Exercise:
If a line of the data contains the word "SETS", it is counted; report how many such lines there are and nothing else.
**** Dataset excerpts ****
===== src/rtl/icache_dm.sv =====
// icache_dm: direct-mapped, read-only instruction cache, one word per line.
//
// Sits between the datapath instruction port and the memory controller.
// Lookups are combinational. A miss latches the word address and holds
// iREN until the memory drops iwait, then fills the indexed set and
// returns to IDLE. The next IDLE cycle then hits from the array.
//
// Ports:
//   CLK, nRST          clock (rising edge), async active-low reset
//   imemREN, imemaddr  datapath read request / byte address ([1:0] ignored)
//   ihit, imemload     hit strobe / instruction word (0 when no hit)
//   iREN, iaddr        memory read request / word address
//   iwait, iload       memory busy / read data (valid when iREN & ~iwait)
//
// Parameters:
//   SETS  number of one-word lines (power of two, >= 2)
//
// Build option:
//   ICACHE_FILL_FORWARD_EN  when defined, the fill word is forwarded to
//                           ihit/imemload in the completing FETCH cycle,
//                           provided the datapath still requests the
//                           missed address.
module icache_dm #(
  parameter int SETS = 16
) (
  input  logic        CLK,
  input  logic        nRST,
  input  logic        imemREN,
  input  logic [31:0] imemaddr,
  output logic        ihit,
  output logic [31:0] imemload,
  output logic        iREN,
  output logic [31:0] iaddr,
  input  logic        iwait,
  input  logic [31:0] iload
);

  localparam int IDX_W = $clog2(SETS);
  localparam int TAG_W = 30 - IDX_W;

  localparam logic [0:0] IDLE  = 1'b0;
  localparam logic [0:0] FETCH = 1'b1;

  logic [0:0]       state;
  logic [SETS-1:0]  valid;
  logic [TAG_W-1:0] tags [SETS];
  logic [31:0]      data [SETS];
  logic [31:0]      miss_addr;

  logic [IDX_W-1:0] idx, miss_idx;
  logic [TAG_W-1:0] req_tag, miss_tag;
  logic             lookup, fill;

  assign idx      = imemaddr[IDX_W+1:2];
  assign req_tag  = imemaddr[31:IDX_W+2];
  assign miss_idx = miss_addr[IDX_W+1:2];
  assign miss_tag = miss_addr[31:IDX_W+2];

  // Byte offset within the word plays no part in a word-granular cache.
  logic unused_ok;
  assign unused_ok = ^imemaddr[1:0];

  assign lookup = imemREN & valid[idx] & (tags[idx] == req_tag);
  assign fill   = (state == FETCH) & ~iwait;

  // Control state and valid bits. Reset drops state to IDLE, so a fetch
  // caught by reset never reaches the fill below.
  always_ff @(posedge CLK, negedge nRST) begin
    if (!nRST) begin
      state     <= IDLE;
      valid     <= '0;
      miss_addr <= '0;
    end else begin
      case (state)
        IDLE: if (imemREN && !lookup) begin
          miss_addr <= {imemaddr[31:2], 2'b00};
          state     <= FETCH;
        end
        default: if (!iwait) begin
          valid[miss_idx] <= 1'b1;
          state           <= IDLE;
        end
      endcase
    end
  end

  // Tag/data storage is qualified by valid, so it carries no reset.
  always_ff @(posedge CLK) begin
    if (fill) begin
      tags[miss_idx] <= miss_tag;
      data[miss_idx] <= iload;
    end
  end

  always_comb begin
    ihit     = 1'b0;
    imemload = '0;
    iREN     = 1'b0;
    iaddr    = '0;
    if (state == IDLE) begin
      ihit     = lookup;
      imemload = lookup ? data[idx] : '0;
    end else begin
      iREN  = 1'b1;
      iaddr = miss_addr;
`ifdef ICACHE_FILL_FORWARD_EN
      // The array is not written until the edge, so serve the word
      // straight from the memory bus in the completing cycle.
      if (!iwait && imemREN && ({imemaddr[31:2], 2'b00} == miss_addr)) begin
        ihit     = 1'b1;
        imemload = iload;
      end
`endif
    end
  end

endmodule


===== config.mk =====
export PLATFORM = sky130hd
export DESIGN_NAME = icache_dm
export DESIGN_NICKNAME = d
export VERILOG_FILES = /design/src/rtl/icache_dm.sv
export SDC_FILE = /design/constraint.sdc
export NUM_CORES = 1
export LEC_CHECK = 0
export BUFFER_PORTS_ARGS = -buffer_cell sky130_fd_sc_hd__buf_2
export CAP_MARGIN = 20
export CELL_PAD_IN_SITES_DETAIL_PLACEMENT = 0
export CELL_PAD_IN_SITES_GLOBAL_PLACEMENT = 2
export CORE_MARGIN = 2
export CORE_UTILIZATION = 45
export CTS_BUF_LIST = sky130_fd_sc_hd__clkbuf_4
export DETAILED_ROUTE_END_ITERATION = 7
export PLACE_DENSITY_LB_ADDON = 0.1
export SETUP_SLACK_MARGIN = 0.1
export SLEW_MARGIN = 20
export SYNTH_ARGS = -nofsm -noshare
export SYNTH_HDL_FRONTEND = slang
export SYNTH_SLANG_ARGS = --single-unit
export TNS_END_PERCENT = 10

===== constraint.sdc =====
create_clock -name CLK -period 7.6 [get_ports CLK]
set_input_delay 0.76 -clock CLK [delete_from_list [all_inputs] [get_ports CLK]]
set_output_delay 0.76 -clock CLK [all_outputs]
set_load 0.05 [all_outputs]

==> flow_summary.json <==
{
  "cp-end-kind": "output pin",
  "cts_buffer_depth": 4,
  "rrSetupSlack_ns": 3.70,
  "final_area_um2": 43800,
  "hold_depth": 2,
  "hp-class": "in -> reg",
  "holdPathEnd": "miss_addr[5]",
  "ys_top_cells_by_area": "edfxtp_1, mux4_2, dfrtp_1",
  "p_per_area_nw_per_um2": 271,
  "setup_ws_ns": 1.96,
  "start_util": 0.454,
  "cts_tree": "yes",
  "internal-power_w": 0.00906,
  "period_needed_ns": 5.64,
  "clockPowerShare": 0.383,
  "worstMarginPinSlew_ns": 1.07,
  "die_h_um": 294,
  "placedCellCount": 2856,
  "grt_use_total": 0.214,
  "first_global_vias": 20300,
  "p_comb_frac": 0.076,
  "synth_edf_count": 928,
  "ys.flop_type": "edfxtp_1",
  "maxSlewViolCount": 0,
  "synth_area_um2": 37900,
  "yosysUniqueCellTypes": 53,
  "htreeDepth": 5,
  "ys_seq_elements": 975,
  "status": "complete, no violations",
  "hold_viol_final": 0,
  "gp_congestion": 0.715,
  "multi_input_area_um2": 8520,
  "numCtsBuffers": 278,
  "rsz0062_at_grt": "false",
  "hpwl_um": 45600,
  "worstPathRequired_ns": 6.84,
  "timing.rr.end": "miss_addr[3]",
  "yosysTopAreaCellShare": 0.735,
  "num_rows": 106,
  "yosysMostFrequentCell": "edfxtp_1",
  "avgSynthCellArea_um2": 22.4,
  "swShare": 0.235,
  "post-route-period-util": 0.742,
  "dpl_cell_area_um2": 39900,
  "yosysWarnings": 0,
  "port_buffers": 129,
  "routedWlPerCell_um": 26.8,
  "nFillCells": 6779,
  "r2r_cells": 10,
  "finalSetupTns_ns": 0,
  "cp-start-kind": "input pin",
  "cts_setup_buffers": 0,
  "insertion_delay_ns": 1.12,
  "critPathKind": "in -> out",
  "postLayoutCoreUtil": 0.524,
  "cts.sinks": 975,
  "crit_fanout": 68,
  "antenna_left": 0,
  "ys_top_cells_by_count": "edfxtp_1, mux4_2, dfrtp_1",
  "relSlewSlack": 0.286,
  "place_ws_ns": 1.87,
  "num_vias": 18600,
  "fin_skew_ns": 0.117,
  "p_sw_w": 0.00279,
  "register_area_um2": 29000,
  "antenna_found_initial": 5,
  "coreArea_um2": 83600,
  "avgViaCountPerCell": 5.55,
  "sequentialPowerShare": 0.541,
  "setup_viol": 0,
  "vdd_ir_drop_max_mv": 0.164,
  "hold_buffers": 60,
  "cap_violations": 0,
  "nets": 2184,
  "min-delay-start": "imemaddr[5]",
  "yosysTopAreaCell": "edfxtp_1",
  "grt_remaining_overflow": 0,
  "cts_root_buf": "clkbuf_4",
  "grt_max_degree": 84,
  "ios": 134,
  "wl_um": 90100,
  "drive_gt1_frac": 0.396,
  "drt-initial-drc-count": 1306,
  "r2r-start": "tags[6][18]",
  "drc_errors": 0,
  "leakage_nw": 14.6,
  "path_clk_slew_ns": 0.06,
  "die_area_um2": 86600,
  "grt_first_pass_wirelength_um": 132000,
  "dr.pass1.iters": 6,
  "netlist_instances": 1690,
  "max_clock_freq_ghz": 0.177,
  "die_w_um": 294,
  "ys_async_sr_fraction": 0.0482,
  "cts_resized": 0,
  "synth-seq-area-share": 0.766,
  "layoutNonFillerInstCount": 3359,
  "syn_to_final_growth_pct": 15.4,
  "critPathArrivalTime_ns": 4.88
}
worst max-delay path, stage by stage:
cell and delay, ns:
buf_8 0.53, buf_4 0.55, mux4_2 0.57, mux2i_1 0.30, o22ai_1 0.12, nand2_1 0.09
o211ai_1 0.10, a211oi_1 0.33, nand4_1 0.25, or3_4 0.67, nor2b_1 0.22, buf_2 0.28
how the worst max path moves through the flow:
| stage | startpoint | endpoint | slack [ns] | cells after the start |
|---|---|---|---|---|
| global route | imemaddr[2] | imemload[21] | 1.61 | 12 |
| detailed placement | imemaddr[2] | imemload[18] | 1.87 | 12 |
| floorplan | state | valid[3] | 1.56 | 4 |
| global placement | imemaddr[2] | imemload[22] | 1.87 | 12 |
| finish | imemaddr[2] | imemload[18] | 1.96 | 12 |
| CTS | imemaddr[2] | imemload[18] | 1.83 | 12 |
cell type report:
cell class / count / share of cell area
antenna: 2 / 0.000114
clock buffer: 401 / 0.0688
clock inverter: 40 / 0.00552
inverter: 3 / 0.000286
multi-input combinational: 626 / 0.195
sequential: 975 / 0.663
tap: 1080 / 0.0309
timing repair buffer: 232 / 0.0364
stage by stage:
step	total power, W	hold WS (ns)
6_report	0.0119	0.277
5_1_grt	0.0124	0.216
4_1_cts	0.0120	0.133
3_5_place_dp	0.00743	0.452
3_3_place_gp	0.00739	0.446
2_1_floorplan	0.00704	0.433
per-layer routing:
layer  vias up  wire length, um  share of wire  global-route usage
met5         -               22        0.00024                   0
met4         4             1180          0.013              0.0632
met3        99             4470          0.050              0.0499
met2       493            46600           0.52               0.363
met1      9948            37900           0.42               0.277
li1       8092                -              -                   -
power groups by stage:
stage          registers, W  logic (W)  clock network (W)
6_report            0.00641   0.000899            0.00454
2_1_floorplan       0.00645   0.000594                  0
3_3_place_gp        0.00650   0.000888                  0
3_5_place_dp        0.00653   0.000895                  0
5_1_grt             0.00645   0.000963            0.00502
4_1_cts             0.00642   0.000923            0.00471
placed cells by master, fill, tap and decap left out, types with 12 or more instances in the layout:
| master | netlist | final |
|---|---|---|
| edfxtp_1 | 928 | 928 |
| clkbuf_4 | 0 | 401 |
| mux4_2 | 242 | 242 |
| buf_2 | 31 | 126 |
| dlygate4sd3_1 | 0 | 60 |
| dfrtp_1 | 47 | 47 |
| mux2i_1 | 45 | 45 |
| nor2b_1 | 43 | 43 |
| buf_4 | 11 | 43 |
| mux2_2 | 32 | 32 |
| and2_1 | 32 | 32 |
| mux2_1 | 30 | 30 |
| clkinv_1 | 0 | 29 |
| nand2_1 | 18 | 18 |
| xor2_1 | 18 | 18 |
| or2_2 | 17 | 17 |
| xnor2_1 | 16 | 16 |
| nor2_1 | 28 | 16 |
| o22ai_1 | 12 | 12 |
| nor2_4 | 0 | 12 |
state kept, by name (all words and copies together) (netlist names):
name       count
valid         16
state          1
tags         416
miss_addr     30
data         512
cell families after synthesis:
kind of cell,Yosys count,synth area share
muxes,349,0.174
DFF,975,0.766
xor gates and xnor gates,34,0.00785
buffers and inverters,90,0.0128
other,1,0.0000989
AOI/OAI and AO/OA,68,0.0139
and+or+nand+nor,173,0.0254
Note: power is estimated with default switching activity, not from simulation.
****
Task result:
6